#### Saved entries:
↓
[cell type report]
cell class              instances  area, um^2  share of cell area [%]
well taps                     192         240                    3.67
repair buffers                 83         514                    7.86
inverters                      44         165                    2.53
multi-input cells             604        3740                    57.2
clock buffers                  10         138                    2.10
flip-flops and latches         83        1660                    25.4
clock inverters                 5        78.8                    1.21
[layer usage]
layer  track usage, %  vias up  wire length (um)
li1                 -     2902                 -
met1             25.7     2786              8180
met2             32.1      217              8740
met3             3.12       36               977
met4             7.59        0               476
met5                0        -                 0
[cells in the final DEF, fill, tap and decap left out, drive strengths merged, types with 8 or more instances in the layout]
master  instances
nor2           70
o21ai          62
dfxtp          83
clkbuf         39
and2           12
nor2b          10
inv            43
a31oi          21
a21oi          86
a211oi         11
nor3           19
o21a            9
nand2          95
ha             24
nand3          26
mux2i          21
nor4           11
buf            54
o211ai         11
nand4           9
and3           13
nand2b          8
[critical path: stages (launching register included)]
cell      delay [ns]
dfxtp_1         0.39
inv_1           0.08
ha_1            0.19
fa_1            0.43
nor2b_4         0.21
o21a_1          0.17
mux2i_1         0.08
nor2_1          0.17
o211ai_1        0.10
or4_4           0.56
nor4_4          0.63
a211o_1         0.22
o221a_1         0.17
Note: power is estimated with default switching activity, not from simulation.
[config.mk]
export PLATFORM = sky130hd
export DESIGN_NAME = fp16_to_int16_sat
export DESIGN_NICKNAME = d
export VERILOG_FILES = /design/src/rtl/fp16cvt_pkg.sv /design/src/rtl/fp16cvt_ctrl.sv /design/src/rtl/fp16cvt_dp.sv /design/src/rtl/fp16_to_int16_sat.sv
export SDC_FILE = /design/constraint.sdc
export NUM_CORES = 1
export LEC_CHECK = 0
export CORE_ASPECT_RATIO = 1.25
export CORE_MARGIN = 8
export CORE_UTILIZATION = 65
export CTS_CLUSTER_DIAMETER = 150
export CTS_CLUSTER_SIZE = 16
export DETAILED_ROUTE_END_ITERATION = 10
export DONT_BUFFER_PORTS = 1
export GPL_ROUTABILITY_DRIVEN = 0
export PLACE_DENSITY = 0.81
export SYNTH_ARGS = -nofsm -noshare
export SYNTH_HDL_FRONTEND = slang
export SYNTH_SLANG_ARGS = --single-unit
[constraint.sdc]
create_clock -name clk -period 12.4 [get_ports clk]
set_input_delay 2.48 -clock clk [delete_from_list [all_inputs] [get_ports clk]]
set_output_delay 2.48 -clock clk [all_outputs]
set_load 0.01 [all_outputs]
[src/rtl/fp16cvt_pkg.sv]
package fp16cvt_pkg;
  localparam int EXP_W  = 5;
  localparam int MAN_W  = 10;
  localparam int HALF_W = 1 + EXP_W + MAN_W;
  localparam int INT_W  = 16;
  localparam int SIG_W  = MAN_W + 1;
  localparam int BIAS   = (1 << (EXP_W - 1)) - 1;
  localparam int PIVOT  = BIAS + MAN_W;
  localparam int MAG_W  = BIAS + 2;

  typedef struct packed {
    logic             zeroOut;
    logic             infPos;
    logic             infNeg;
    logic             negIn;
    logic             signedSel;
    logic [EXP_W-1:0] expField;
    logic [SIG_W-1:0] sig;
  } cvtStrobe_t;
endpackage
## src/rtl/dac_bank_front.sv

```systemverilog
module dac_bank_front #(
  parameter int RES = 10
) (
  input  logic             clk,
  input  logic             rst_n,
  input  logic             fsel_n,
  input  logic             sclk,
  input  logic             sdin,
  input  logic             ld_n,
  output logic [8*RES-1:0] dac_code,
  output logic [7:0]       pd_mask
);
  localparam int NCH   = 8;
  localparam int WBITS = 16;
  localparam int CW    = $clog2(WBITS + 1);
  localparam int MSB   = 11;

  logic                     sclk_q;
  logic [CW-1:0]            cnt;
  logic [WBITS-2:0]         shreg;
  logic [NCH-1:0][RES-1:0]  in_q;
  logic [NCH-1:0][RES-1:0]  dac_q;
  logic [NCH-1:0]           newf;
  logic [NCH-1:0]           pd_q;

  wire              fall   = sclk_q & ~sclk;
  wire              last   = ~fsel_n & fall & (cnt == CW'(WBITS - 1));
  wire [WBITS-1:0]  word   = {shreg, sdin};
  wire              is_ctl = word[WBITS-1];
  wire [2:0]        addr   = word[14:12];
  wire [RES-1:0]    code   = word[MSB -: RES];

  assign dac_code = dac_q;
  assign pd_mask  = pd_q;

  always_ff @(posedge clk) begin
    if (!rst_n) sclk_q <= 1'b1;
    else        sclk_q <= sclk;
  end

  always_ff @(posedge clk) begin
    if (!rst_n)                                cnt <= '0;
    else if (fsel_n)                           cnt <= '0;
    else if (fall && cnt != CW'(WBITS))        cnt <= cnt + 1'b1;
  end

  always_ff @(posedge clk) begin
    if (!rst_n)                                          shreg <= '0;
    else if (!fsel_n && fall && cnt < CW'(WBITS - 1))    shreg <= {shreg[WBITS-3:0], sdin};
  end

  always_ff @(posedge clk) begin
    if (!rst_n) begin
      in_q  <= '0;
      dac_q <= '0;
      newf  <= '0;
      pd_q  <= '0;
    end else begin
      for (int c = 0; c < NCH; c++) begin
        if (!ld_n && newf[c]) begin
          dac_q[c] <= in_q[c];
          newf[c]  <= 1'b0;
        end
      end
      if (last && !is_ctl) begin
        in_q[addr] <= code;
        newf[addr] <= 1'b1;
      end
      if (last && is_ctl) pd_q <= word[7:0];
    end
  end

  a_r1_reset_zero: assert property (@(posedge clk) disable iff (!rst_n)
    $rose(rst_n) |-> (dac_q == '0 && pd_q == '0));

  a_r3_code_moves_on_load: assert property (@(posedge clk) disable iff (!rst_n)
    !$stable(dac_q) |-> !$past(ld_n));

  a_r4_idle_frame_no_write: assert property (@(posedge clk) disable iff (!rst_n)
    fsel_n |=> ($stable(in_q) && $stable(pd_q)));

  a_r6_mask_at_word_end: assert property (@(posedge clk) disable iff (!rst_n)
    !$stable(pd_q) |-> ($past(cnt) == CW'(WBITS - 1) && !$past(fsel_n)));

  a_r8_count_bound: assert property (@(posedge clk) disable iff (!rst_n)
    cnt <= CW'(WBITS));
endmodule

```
↑
#### About this exercise:
Write out every entry again so that each line matches the original exactly.

#### Response below:
[cell type report]
cell class              instances  area, um^2  share of cell area [%]
well taps                     192         240                    3.67
repair buffers                 83         514                    7.86
inverters                      44         165                    2.53
multi-input cells             604        3740                    57.2
clock buffers                  10         138                    2.10
flip-flops and latches         83        1660                    25.4
clock inverters                 5        78.8                    1.21
[layer usage]
layer  track usage, %  vias up  wire length (um)
li1                 -     2902                 -
met1             25.7     2786              8180
met2             32.1      217              8740
met3             3.12       36               977
met4             7.59        0               476
met5                0        -                 0
[cells in the final DEF, fill, tap and decap left out, drive strengths merged, types with 8 or more instances in the layout]
master  instances
nor2           70
o21ai          62
dfxtp          83
clkbuf         39
and2           12
nor2b          10
inv            43
a31oi          21
a21oi          86
a211oi         11
nor3           19
o21a            9
nand2          95
ha             24
nand3          26
mux2i          21
nor4           11
buf            54
o211ai         11
nand4           9
and3           13
nand2b          8
[critical path: stages (launching register included)]
cell      delay [ns]
dfxtp_1         0.39
inv_1           0.08
ha_1            0.19
fa_1            0.43
nor2b_4         0.21
o21a_1          0.17
mux2i_1         0.08
nor2_1          0.17
o211ai_1        0.10
or4_4           0.56
nor4_4          0.63
a211o_1         0.22
o221a_1         0.17
Note: power is estimated with default switching activity, not from simulation.
[config.mk]
export PLATFORM = sky130hd
export DESIGN_NAME = fp16_to_int16_sat
export DESIGN_NICKNAME = d
export VERILOG_FILES = /design/src/rtl/fp16cvt_pkg.sv /design/src/rtl/fp16cvt_ctrl.sv /design/src/rtl/fp16cvt_dp.sv /design/src/rtl/fp16_to_int16_sat.sv
export SDC_FILE = /design/constraint.sdc
export NUM_CORES = 1
export LEC_CHECK = 0
export CORE_ASPECT_RATIO = 1.25
export CORE_MARGIN = 8
export CORE_UTILIZATION = 65
export CTS_CLUSTER_DIAMETER = 150
export CTS_CLUSTER_SIZE = 16
export DETAILED_ROUTE_END_ITERATION = 10
export DONT_BUFFER_PORTS = 1
export GPL_ROUTABILITY_DRIVEN = 0
export PLACE_DENSITY = 0.81
export SYNTH_ARGS = -nofsm -noshare
export SYNTH_HDL_FRONTEND = slang
export SYNTH_SLANG_ARGS = --single-unit
[constraint.sdc]
create_clock -name clk -period 12.4 [get_ports clk]
set_input_delay 2.48 -clock clk [delete_from_list [all_inputs] [get_ports clk]]
set_output_delay 2.48 -clock clk [all_outputs]
set_load 0.01 [all_outputs]
[src/rtl/fp16cvt_pkg.sv]
package fp16cvt_pkg;
  localparam int EXP_W  = 5;
  localparam int MAN_W  = 10;
  localparam int HALF_W = 1 + EXP_W + MAN_W;
  localparam int INT_W  = 16;
  localparam int SIG_W  = MAN_W + 1;
  localparam int BIAS   = (1 << (EXP_W - 1)) - 1;
  localparam int PIVOT  = BIAS + MAN_W;
  localparam int MAG_W  = BIAS + 2;

  typedef struct packed {
    logic             zeroOut;
    logic             infPos;
    logic             infNeg;
    logic             negIn;
    logic             signedSel;
    logic [EXP_W-1:0] expField;
    logic [SIG_W-1:0] sig;
  } cvtStrobe_t;
endpackage
## src/rtl/dac_bank_front.sv

```systemverilog
module dac_bank_front #(
  parameter int RES = 10
) (
  input  logic             clk,
  input  logic             rst_n,
  input  logic             fsel_n,
  input  logic             sclk,
  input  logic             sdin,
  input  logic             ld_n,
  output logic [8*RES-1:0] dac_code,
  output logic [7:0]       pd_mask
);
  localparam int NCH   = 8;
  localparam int WBITS = 16;
  localparam int CW    = $clog2(WBITS + 1);
  localparam int MSB   = 11;

  logic                     sclk_q;
  logic [CW-1:0]            cnt;
  logic [WBITS-2:0]         shreg;
  logic [NCH-1:0][RES-1:0]  in_q;
  logic [NCH-1:0][RES-1:0]  dac_q;
  logic [NCH-1:0]           newf;
  logic [NCH-1:0]           pd_q;

  wire              fall   = sclk_q & ~sclk;
  wire              last   = ~fsel_n & fall & (cnt == CW'(WBITS - 1));
  wire [WBITS-1:0]  word   = {shreg, sdin};
  wire              is_ctl = word[WBITS-1];
  wire [2:0]        addr   = word[14:12];
  wire [RES-1:0]    code   = word[MSB -: RES];

  assign dac_code = dac_q;
  assign pd_mask  = pd_q;

  always_ff @(posedge clk) begin
    if (!rst_n) sclk_q <= 1'b1;
    else        sclk_q <= sclk;
  end

  always_ff @(posedge clk) begin
    if (!rst_n)                                cnt <= '0;
    else if (fsel_n)                           cnt <= '0;
    else if (fall && cnt != CW'(WBITS))        cnt <= cnt + 1'b1;
  end

  always_ff @(posedge clk) begin
    if (!rst_n)                                          shreg <= '0;
    else if (!fsel_n && fall && cnt < CW'(WBITS - 1))    shreg <= {shreg[WBITS-3:0], sdin};
  end

  always_ff @(posedge clk) begin
    if (!rst_n) begin
      in_q  <= '0;
      dac_q <= '0;
      newf  <= '0;
      pd_q  <= '0;
    end else begin
      for (int c = 0; c < NCH; c++) begin
        if (!ld_n && newf[c]) begin
          dac_q[c] <= in_q[c];
          newf[c]  <= 1'b0;
        end
      end
      if (last && !is_ctl) begin
        in_q[addr] <= code;
        newf[addr] <= 1'b1;
      end
      if (last && is_ctl) pd_q <= word[7:0];
    end
  end

  a_r1_reset_zero: assert property (@(posedge clk) disable iff (!rst_n)
    $rose(rst_n) |-> (dac_q == '0 && pd_q == '0));

  a_r3_code_moves_on_load: assert property (@(posedge clk) disable iff (!rst_n)
    !$stable(dac_q) |-> !$past(ld_n));

  a_r4_idle_frame_no_write: assert property (@(posedge clk) disable iff (!rst_n)
    fsel_n |=> ($stable(in_q) && $stable(pd_q)));

  a_r6_mask_at_word_end: assert property (@(posedge clk) disable iff (!rst_n)
    !$stable(pd_q) |-> ($past(cnt) == CW'(WBITS - 1) && !$past(fsel_n)));

  a_r8_count_bound: assert property (@(posedge clk) disable iff (!rst_n)
    cnt <= CW'(WBITS));
endmodule

```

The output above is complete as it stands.